Faculty Bibliography

A computerized system for processing spin-echo magnetic resonance (MR) imaging data was implemented to estimate whole brain (gray and white matter) and cerebrospinal fluid volumes and to display three-dimensional surface reconstructions of specified tissue classes. The techniques were evaluated by assessing the radiometric variability of MR volume data and by comparing automated and manual procedures for measuring tissue volumes. Results showed (a) the homogeneity of the MR data and (b) that automated techniques were consistently superior to manual techniques. Both techniques, however, were affected by the complexity of the structure, with simpler structures (eg, the intracranial cavity) showing less variability and better spatial correlation of segmentation results between raters. Moreover, the automated techniques were completed for whole brain in a fraction of the time required to complete the equivalent segmentation manually. Additional evaluations included interrater reliability and an evaluation that included longitudinal measurement, in which one subject was imaged sequentially 24 times, with reliability computed from data collected by three raters over 1 year. Results showed good reliability for the automated segmentation procedures.

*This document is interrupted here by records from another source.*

`config.mk`:
```
export PLATFORM = sky130hd
export DESIGN_NAME = mem_access_unit
export DESIGN_NICKNAME = d
export VERILOG_FILES = /design/src/rtl/mem_access_unit.sv
export SDC_FILE = /design/constraint.sdc
export NUM_CORES = 1
export LEC_CHECK = 0
export BUFFER_PORTS_ARGS = -buffer_cell sky130_fd_sc_hd__buf_2
export CAP_MARGIN = 0
export CORE_AREA = 2 2 91 93
export DETAILED_ROUTE_END_ITERATION = 7
export DIE_AREA = 0 0 93 95
export SLEW_MARGIN = 15
export SYNTH_ARGS = -nofsm -noshare
export SYNTH_HDL_FRONTEND = slang
export SYNTH_SLANG_ARGS = --single-unit
```
`constraint.sdc`:
```
create_clock -name vclk -period 1.1
set_clock_uncertainty 0.1 [all_clocks]
set_input_delay 0.22 -clock vclk [all_inputs]
set_output_delay 0.22 -clock vclk [all_outputs]
set_load 0.02 [all_outputs]
```
`src/rtl/mem_access_unit.sv`:
```
// mem_access_unit: MEM-stage load/store unit in front of a word-organised data
// RAM. It turns byte-addressed requests into word-indexed RAM accesses, extracts
// and extends sub-word load data, and reports AdEL/AdES misalignment.
//
// Build option MAU_SUBWORD_EN:
//   defined   - byte/half loads with extension, sub-word stores as a two-cycle
//               read-modify-write (IDLE -> MERGE) that stalls the pipeline once.
//   undefined - every request is a word access, stall is tied low.
//
// The RAM samples address and data on the falling edge, so ram_dout is
// already valid by the rising edge that ends the cycle.
module mem_access_unit #(
  parameter int WORD_AW = 30
) (
  input  logic        clk,
  input  logic        rst_n,
  input  logic        req_valid,
  input  logic        req_we,
  input  logic [1:0]  req_size,
  input  logic        req_signed,
  input  logic [31:0] req_addr,
  input  logic [31:0] req_wdata,
  input  logic        flush,
  output logic        ram_we,
  output logic [31:0] ram_addr,
  output logic [31:0] ram_din,
  input  logic [31:0] ram_dout,
  output logic [31:0] load_data,
  output logic        stall,
  output logic        exc_adel,
  output logic        exc_ades,
  output logic [31:0] bad_vaddr
);

  logic [WORD_AW-1:0] req_word;
  logic               misaligned;
  logic               live;

  assign req_word = req_addr[WORD_AW+1:2];

  // A request may have side effects only out of reset, valid, unflushed and aligned.
  assign live      = rst_n & req_valid & ~flush & ~misaligned;

  // Exception flags are combinational and are forced low while in reset.
  assign exc_adel  = rst_n & req_valid & ~req_we & misaligned;
  assign exc_ades  = rst_n & req_valid &  req_we & misaligned;
  assign bad_vaddr = (exc_adel | exc_ades) ? req_addr : 32'h0;

`ifdef MAU_SUBWORD_EN

  typedef enum logic {IDLE, MERGE} state_e;

  state_e             state_q, state_d;
  logic [31:0]        old_q;
  logic [WORD_AW-1:0] addr_q;
  logic [1:0]         lane_q;
  logic               half_q;
  logic [15:0]        wdata_q;
  logic               capture;
  logic [31:0]        merged;
  logic [7:0]         ld_byte;
  logic [15:0]        ld_half;

  // Alignment rule depends on the access size; size 11 behaves as a word.
  always_comb begin
    // NOTE: every always_comb output gets a default first so no path infers a latch.
    misaligned = 1'b0;
    case (req_size)
      2'b00:   misaligned = 1'b0;
      2'b01:   misaligned = req_addr[0];
      default: misaligned = |req_addr[1:0];
    endcase
  end

  // State register plus the old word and store operands captured for MERGE.
  always_ff @(posedge clk or negedge rst_n) begin
    // NOTE: sequential state uses non-blocking assignments so all registers update together.
    if (!rst_n) begin
      state_q <= IDLE;
      old_q   <= '0;
      addr_q  <= '0;
      lane_q  <= '0;
      half_q  <= 1'b0;
      wdata_q <= '0;
    end else begin
      state_q <= state_d;
      if (capture) begin
        old_q   <= ram_dout;
        addr_q  <= req_word;
        lane_q  <= req_addr[1:0];
        half_q  <= (req_size == 2'b01);
        wdata_q <= req_wdata[15:0];
      end
    end
  end

  // Replace the addressed byte or half of the captured word with the store data.
  always_comb begin
    merged = old_q;
    if (half_q) begin
      merged[{lane_q[1], 4'b0000} +: 16] = wdata_q;
    end else begin
      merged[{lane_q, 3'b000} +: 8] = wdata_q[7:0];
    end
  end

  // Little-endian lane extraction with sign or zero extension for sub-word loads.
  always_comb begin
    ld_byte = ram_dout[{req_addr[1:0], 3'b000} +: 8];
    ld_half = ram_dout[{req_addr[1], 4'b0000} +: 16];
    case (req_size)
      2'b00:   load_data = {{24{req_signed & ld_byte[7]}}, ld_byte};
      2'b01:   load_data = {{16{req_signed & ld_half[15]}}, ld_half};
      default: load_data = ram_dout;
    endcase
  end

  // Next state and RAM controls; MERGE ignores req_* since the pipeline holds the instruction.
  always_comb begin
    state_d  = state_q;
    capture  = 1'b0;
    ram_we   = 1'b0;
    stall    = 1'b0;
    ram_addr = {{(32-WORD_AW){1'b0}}, req_word};
    ram_din  = req_wdata;
    case (state_q)
      IDLE: begin
        if (live && req_we) begin
          if (req_size[1]) begin
            ram_we = 1'b1;
          end else begin
            stall   = 1'b1;
            capture = 1'b1;
            state_d = MERGE;
          end
        end
      end
      MERGE: begin
        ram_addr = {{(32-WORD_AW){1'b0}}, addr_q};
        ram_din  = merged;
        ram_we   = rst_n & ~flush;
        state_d  = IDLE;
      end
      default: state_d = IDLE;
    endcase
  end

`else

  logic unused_inputs;

  // Word-only build: no state, every access must be word aligned.
  assign misaligned    = |req_addr[1:0];
  assign ram_we        = live & req_we;
  assign stall         = 1'b0;
  assign ram_addr      = {{(32-WORD_AW){1'b0}}, req_word};
  assign ram_din       = req_wdata;
  assign load_data     = ram_dout;
  assign unused_inputs = ^{clk, req_size, req_signed};

`endif

endmodule

```
==> results.json, run 1 <==
{
  "status": "finished with violations",
  "violations": "negative setup slack",
  "grt_overflow_total": 0,
  "hp-start": "ram_dout[0]",
  "avgSynthCellArea_um2": 7.72,
  "fin_setup_tns_ns": -4.38,
  "final_cell_area_um2": 1310,
  "start_util_pct": 13.4,
  "dieWidth_um": 93,
  "numPlacedInstances": 247,
  "final_cells": 250,
  "antenna_found_initial": 0,
  "syn_inst": 138,
  "yosysTopAreaCellShare_pct": 68.4,
  "grt_max_degree": 9,
  "seq_cells": 0,
  "via_per_inst": 3.20,
  "numPortBuffers": 101,
  "drt_iter0_markers": 10,
  "hold_path_end": "load_data[0]",
  "grt_pass1_vias": 734,
  "final_nets": 251,
  "finalSetupViolCount": 33,
  "crit_arrival_ns": 0.93,
  "yosysUniqueCellTypes": 10,
  "layout_commonest_cell": "buf_2",
  "dieArea_um2": 8840,
  "yosys-top-cells-area": "buf_4, and2_4, and2_1",
  "required_ns": 0.78,
  "ios": 236,
  "post_cts_buffers": 0,
  "fmax_mhz": 802,
  "antenna_cells": 0,
  "core_um2": 7930,
  "powerDensity_nw_per_um2": 408,
  "drv_cap": 0,
  "placed_cell_area_um2": 955,
  "ant_nets": 0,
  "final.period_utilization_pct": 113,
  "gp_congestion": 0.617,
  "grt_pass1_wl_um": 4250,
  "hold_depth": 0,
  "rsz0062_at_grt": "yes",
  "drt_first_pass_iters": 2,
  "drive_gt1_share_pct": 95.9,
  "yosysTopAreaCell": "buf_4",
  "syn_area_um2": 1060,
  "drt_drc_violations_left": 0,
  "setup_ws_ns": -0.147,
  "drt-total-wl_um": 3430,
  "via_count": 801,
  "hold_ws_ns": 0.340,
  "pre_cts_slack_ns": -0.331,
  "finalCriticalPeriod_ns": 1.25,
  "syn_to_final_growth_pct": 22.8,
  "holdBufCountCts": 0,
  "final_cell_mix": "buf_2, buf_6, and2_4",
  "worst-setup-path-type": "in -> out",
  "worst_setup_path_start_kind": "input pin",
  "vdd_drop_max_mv": 0.0833,
  "yosysSeqAreaShare_pct": 0,
  "holdCritPathClass": "in -> out",
  "hold_violations": 0,
  "dieHeight_um": 95,
  "wire_per_inst_um": 13.7,
  "critPathMaxFanout": 8,
  "regArea_um2": 0,
  "synth_warnings": 0,
  "clkbuf_count": 0,
  "hpwl_um": 2100,
  "nFillCells": 907,
  "endpoint_kind": "output pin",
  "core.rowCount": 33,
  "slew_viol_final": 0,
  "grt_usage_pct": 6.46,
  "leakage_uw": 0.000692,
  "multi_input_area_um2": 408
}
==> cell families after synthesis <==
| group | share of synthesized area (%) |
|---|---|
| compound gates | 1.65 |
| buf+inv | 71.6 |
| other cells | 0.352 |
| simple gates | 26.4 |
==> stage by stage <==
| step | util (%) | total power (µW) |
|---|---|---|
| 3_5_place_dp | 12.0 | 404 |
| 2_1_floorplan | - | 660 |
| 5_1_grt | 16.5 | 566 |
| 3_3_place_gp | 12.0 | 400 |
| 6_report | 16.5 | 534 |
| 4_1_cts | 16.1 | 530 |
==> area by class of cell <==
class	count	area share, %
Timing Repair Buffer	102	58.8
Tap cell	105	10.0
Multi-Input combinational cell	43	31.2
==> what timing repair did <==
item                                    in CTS  in global routing
pin swaps                                   35                  4
cloned                                       3                  0
resized for setup                           89                  5
endpoints found under the setup margin      33                 33
==> cell usage after synthesis <==
cell type   n
and2_1     10
and2_4     21
and3_1      2
and3_2      1
buf_4      97
buf_6       3
conb_1      1
nor2b_1     1
nor4b_1     1
o211a_4     1
==> critical path, cell delays in order <==
cell     delay (ns)
buf_12         0.12
o211a_4        0.29
and2_4         0.17
buf_6          0.12
==> how the worst max path moves through the flow <==
stage                      startpoint       endpoint  slack [ns]  depth (start not counted)
after floorplan           req_addr[0]  bad_vaddr[10]       -0.03                          3
after global placement      req_valid  bad_vaddr[18]       -0.30                          4
after detailed placement    req_valid  bad_vaddr[18]       -0.33                          4
after CTS                 req_addr[1]   bad_vaddr[2]       -0.16                          4
after global routing      req_addr[1]         ram_we       -0.17                          4
final                     req_addr[1]   bad_vaddr[9]       -0.15                          4
==> layer usage <==
metal / share of wire (%) / vias to the layer above / wire length, µm / global-route usage (%)
met4: 7.8 / 0 / 269 / 6.13
met2: 55 / 64 / 1880 / 12.7
li1: - / 343 / - / -
met3: 10 / 34 / 349 / 1.12
met1: 27 / 360 / 933 / 5.33
met5: 0 / - / 0 / 0
==> report_power, final <==
group | switching, µW | internal, µW | total [µW]
sequential | 0 | 0 | 0
combinational | 279 | 255 | 534
clock | 0 | 0 | 0
total | 279 | 255 | 534
(Power assumes the default switching activity.)
==> run 2: changes to the inputs <==
--- a/config.mk
+++ b/config.mk
@@ -5,11 +5,12 @@
 export SDC_FILE = /design/constraint.sdc
 export NUM_CORES = 1
 export LEC_CHECK = 0
+export ABC_AREA = 1
 export BUFFER_PORTS_ARGS = -buffer_cell sky130_fd_sc_hd__buf_2
 export CAP_MARGIN = 0
-export CORE_AREA = 2 2 91 93
+export CORE_AREA = 2 2 90 92
 export DETAILED_ROUTE_END_ITERATION = 7
-export DIE_AREA = 0 0 93 95
+export DIE_AREA = 0 0 92 94
 export SLEW_MARGIN = 15
 export SYNTH_ARGS = -nofsm -noshare
 export SYNTH_HDL_FRONTEND = slang
==> results.json, run 2 <==
{
  "syn_area_um2": 1270,
  "leakage_uw": 0.000920,
  "critPathMaxFanout": 6,
  "yosysTopAreaCellShare_pct": 57.3,
  "synthTopCellsByCount": "buf_4, inv_1, nor3_2, buf_6, nor2_1",
  "crit_slowest_cell": "clkbuf_16",
  "cpPeakStageDelay_ns": 0.16,
  "total_power_uw": 715,
  "grt_overflow_total": 0,
  "yosys-top-cells-area": "buf_4, nor3_2, inv_1",
  "layout_commonest_cell": "buf_2",
  "via_per_inst": 3.54,
  "start_util_pct": 16.7,
  "holdCritPathClass": "in -> out",
  "core_um2": 7610,
  "endpoint_kind": "output pin",
  "finalCriticalPeriod_ns": 1.26,
  "worst_setup_path_start_kind": "input pin",
  "fmax_mhz": 793,
  "status": "finished with violations",
  "grt_max_degree": 14,
  "drt-total-wl_um": 3980,
  "drive_gt1_share_pct": 78.5,
  "holdBufCountCts": 0,
  "yosysUniqueCellTypes": 10,
  "numPlacedInstances": 284,
  "ant_nets": 0,
  "ios": 236,
  "gp_congestion": 0.619,
  "hpwl_um": 2700,
  "antenna_cells": 0,
  "rsz0062_at_grt": "yes",
  "violations": "negative setup slack",
  "yosysMostFrequentCell": "buf_4",
  "slew_viol_final": 0,
  "antenna_found_initial": 0,
  "final_nets": 297,
  "syn_inst": 178,
  "final.period_utilization_pct": 115,
  "via_count": 1038,
  "drt_iter0_markers": 11,
  "final_cells": 293,
  "grt_pass1_vias": 923,
  "drv_cap": 0,
  "clkbuf_count": 0,
  "syn_to_final_growth_pct": 38.3,
  "numPortBuffers": 101,
  "required_ns": 0.78,
  "hold_violations": 0,
  "wire_per_inst_um": 13.6,
  "dieHeight_um": 94,
  "seq_cells": 0,
  "yosysSeqAreaShare_pct": 0,
  "worst-setup-path-type": "in -> out",
  "regArea_um2": 0,
  "cp_top_family": "buffers and inverters",
  "core.rowCount": 32,
  "synth_warnings": 0,
  "dieArea_um2": 8650,
  "setup_ws_ns": -0.161,
  "finalSetupViolCount": 35,
  "fin_setup_tns_ns": -4.53,
  "grt_usage_pct": 8.08,
  "vdd_drop_max_mv": 0.0753,
  "avgSynthCellArea_um2": 7.14,
  "path_cells": "buf_8, nor2_4, buf_6, clkbuf_16, nor3_2, buf_2",
  "final_cell_mix": "buf_2, inv_1, buf_6",
  "yosysTopAreaCell": "buf_4",
  "crit_arrival_ns": 0.94,
  "grt_pass1_wl_um": 5340,
  "drt_drc_violations_left": 0,
  "crit_buf_inv": 4,
  "drt_first_pass_iters": 3,
  "powerDensity_nw_per_um2": 407,
  "dieWidth_um": 92
}
run 2: changes by cell type in the layout (fill, tap and decap cells not counted), sizes merged, moves of 3 or more:
| cell | before | now |
|---|---|---|
| and2 | 31 | 0 |
| and3 | 3 | 0 |
| buf | 102 | 113 |
| inv | 0 | 33 |
| nand2 | 0 | 4 |
| nor2 | 0 | 5 |
| nor3 | 0 | 31 |
| o211a | 4 | 0 |
run 2: path summary, 6_finish.rpt:
path | startpoint | cells after the start | to
setup / recovery | req_addr[1] | 6 | bad_vaddr[20]
hold / removal | ram_dout[4] | 0 | load_data[4]
run 2: metal layers:
layer,share of wire [%],vias up,global-route usage [%]
li1,-,465,-
met1,28,445,7.35
met2,54,100,15.3
met3,12,28,2.97
met4,5.9,0,4.85
met5,0,-,0
run 2: cells by family (layout without fill, tap and decap cells):
kind of cell	Yosys count	count (layout)	share of synthesized area [%]
other	1	3	0.295
buffers and inverters	137	148	72.6
and+or+nand+nor	40	40	27.1
run 2: final cells by class:
class                      instances  area, µm²
fill                             818       5850
inverter                          34        133
multi-input combinational         43        526
tap                              102        128
timing repair buffer             114        972
run 2: what timing repair did:
item	4_1_cts	5_1_grt
resized for setup	63	28
setup buffers	3	1
gates cloned	5	1
pin swaps	3	5
endpoints found under the setup margin	35	35
run 2: where the power goes:
group | switching [µW] | leakage [µW] | internal (µW)
Combinational | 394 | 0.000920 | 321
Clock | 0 | 0 | 0
Sequential | 0 | 0 | 0
Total | 394 | 0.000920 | 321
run 2: per-stage QoR:
stage	setup WS, ns	util (%)	instance area, µm²	hold slack [ns]
finish	-0.161	23.1	1760	0.340
global route	-0.201	23.1	1760	0.340
CTS	-0.172	21.5	1640	0.340
detailed placement	-0.225	16.9	1280	0.340
global placement	-0.212	16.9	1280	0.340
floorplan	-0.0523	-	1380	0.391
==> run 3: changes to the inputs <==
==> constraint.sdc (replaced) <==
create_clock -name vclk -period 1.1
set_clock_uncertainty 0.1 [all_clocks]
set_input_delay 0 -clock vclk [all_inputs]
set_output_delay 0 -clock vclk [all_outputs]
set_load 0.02 [all_outputs]
==> results.json, run 3 (synthesized netlist as in run 2, its figures left out) <==
{
  "via_per_inst": 3.33,
  "drt_first_pass_iters": 3,
  "hpwl_um": 2530,
  "syn_to_final_growth_pct": 44.1,
  "regArea_um2": 0,
  "fmax_mhz": 1120,
  "holdCritPathClass": "in -> out",
  "core_um2": 7610,
  "drv_cap": 0,
  "vdd_drop_max_mv": 0.202,
  "required_ns": 1.00,
  "gp_congestion": 0.678,
  "final.period_utilization_pct": 81.0,
  "pre_cts_slack_ns": 0.205,
  "final_cell_mix": "buf_2, dlygate4sd3_1, inv_1",
  "start_util_pct": 16.7,
  "worst-setup-path-type": "in -> out",
  "ios": 236,
  "drive_gt1_share_pct": 55.5,
  "powerDensity_nw_per_um2": 462,
  "fin_setup_tns_ns": 0,
  "critPathMaxFanout": 18,
  "core.rowCount": 32,
  "nFillCells": 846,
  "worst_setup_path_start_kind": "input pin",
  "placed_cell_area_um2": 1190,
  "numPlacedInstances": 285,
  "clkbuf_count": 0,
  "final_nets": 353,
  "multi_input_area_um2": 355,
  "dieWidth_um": 92,
  "status": "finished clean",
  "cts-resized-gates": 0,
  "ant_nets": 0,
  "post_cts_buffers": 0,
  "antenna_found_initial": 0,
  "hold_ws_ns": 0.131,
  "holdBufCountCts": 64,
  "final_cells": 349,
  "drt_drc_violations_left": 0,
  "leakage_uw": 0.00100,
  "numPortBuffers": 101,
  "endpoint_kind": "output pin",
  "rsz0062_at_grt": "no",
  "slew_viol_final": 0,
  "seq_cells": 0,
  "grt_overflow_total": 0,
  "drt-total-wl_um": 3730,
  "grt_usage_pct": 6.73,
  "layout_commonest_cell": "buf_2",
  "grt_pass1_vias": 1083,
  "drt_iter0_markers": 17,
  "wire_per_inst_um": 10.7,
  "finalCriticalPeriod_ns": 0.891,
  "dieArea_um2": 8650,
  "hold_violations": 0,
  "dieHeight_um": 94,
  "finalSetupViolCount": 0,
  "grt_max_degree": 25,
  "final_cell_area_um2": 1830,
  "setup_ws_ns": 0.209,
  "antenna_cells": 0,
  "via_count": 1162,
  "grt_pass1_wl_um": 4870,
  "crit_arrival_ns": 0.79
}
[run 3: changes by cell type in the layout (fill, tap and decap cells not counted), sizes merged]
cell	before	now
clkbuf	1	0
inv	33	34
dlygate4sd3	0	64
buf	113	106
clkinv	1	0
[run 3: layout make-up]
cell class | instances | share of cell area (%)
inverters | 34 | 6.97
multi-input cells | 43 | 19.4
well taps | 102 | 6.97
repair buffers | 170 | 66.7
[run 3: path summary, 6_finish.rpt]
| path | from | to | slack (ns) | depth (start not counted) |
|---|---|---|---|---|
| setup / recovery | req_addr[0] | bad_vaddr[7] | 0.21 | 6 |
| hold / removal | req_addr[6] | ram_addr[4] | 0.13 | 2 |
[run 3: routing by layer]
layer	vias up	global-route usage [%]	share of wire, %	routed length (µm)
li1	562	-	-	-
met1	483	6.70	31	1160
met2	117	15.5	58	2180
met3	0	0.482	11	396
met4	0	0	0	0
met5	-	0	0	0
[run 3: per-stage QoR]
step | utilization (%) | total power, µW
final | 24.1 | 846
after global routing | 24.1 | 897
after CTS | 24.1 | 850
after detailed placement | 15.7 | 489
after global placement | 15.7 | 482
after floorplan | - | 718
[run 3: critical path: stages]
cell    delay [ns]
buf_2         0.12
nor2_4        0.13
buf_12        0.14
buf_12        0.17
nor3_2        0.05
buf_2         0.16
[run 3: power by group]
part	switching [µW]	leakage, µW	total [µW]	internal [µW]
clock network	0	0	0	0
logic	511	0.00100	846	335
registers	0	0	0	0
total	511	0.00100	846	335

The visualization of 3D phenomena and the extraction of quantitative information from magnetic resonance (MR) image data require efficient semiautomated or automated segmentation techniques. The application of multivariate statistical classification to the segmentation of dual-echo volume data of the human head into tissue types (grey matter, white matter and fluid spaces) is studied in this paper. Tests of the radiometric variability of tissue classes within the data volume demonstrate the improvement of the image acquisition technology and the suitability of statistical methods to perform brain tissue segmentation. Supervised classification is successfully applied to a study of 16 MR volume images of the human head, illustrating the robustness of this method in segmenting brain (white and grey matter) and cerebrospinal fluid (CSF). To avoid subjective criteria involved in the supervised approach, ISODATA clustering as well as clustering based on nonparametric probability density estimation were tested. Both methods performed well (success rates 93.8% and 87.5%, respectively), indicating that the classification procedure can be completely automated. The reproducibility and reliability of supervised and unsupervised classification were studied by comparing results of segmentation performed by five expert operators. Results suggest that the interoperator and intraoperator variations could be reduced using automated clustering techniques. The accuracy of the volume calculations was quantified by applying the MR imaging and segmentation process to a phantom resembling shape and tissue characteristics of brain tissue. The segmented brain objects are displayed using 3D surface rendering.

In contrast to acquisition-based noise reduction methods a postprocess based on anisotropic diffusion is proposed. Extensions of this technique support 3-D and multiecho magnetic resonance imaging (MRI), incorporating higher spatial and spectral dimensions. The procedure overcomes the major drawbacks of conventional filter methods, namely the blurring of object boundaries and the suppression of fine structural details. The simplicity of the filter algorithm permits an efficient implementation, even on small workstations. The efficient noise reduction and sharpening of object boundaries are demonstrated by applying this image processing technique to 2-D and 3-D spin echo and gradient echo MR data. The potential advantages for MRI, diagnosis, and computerized analysis are discussed in detail.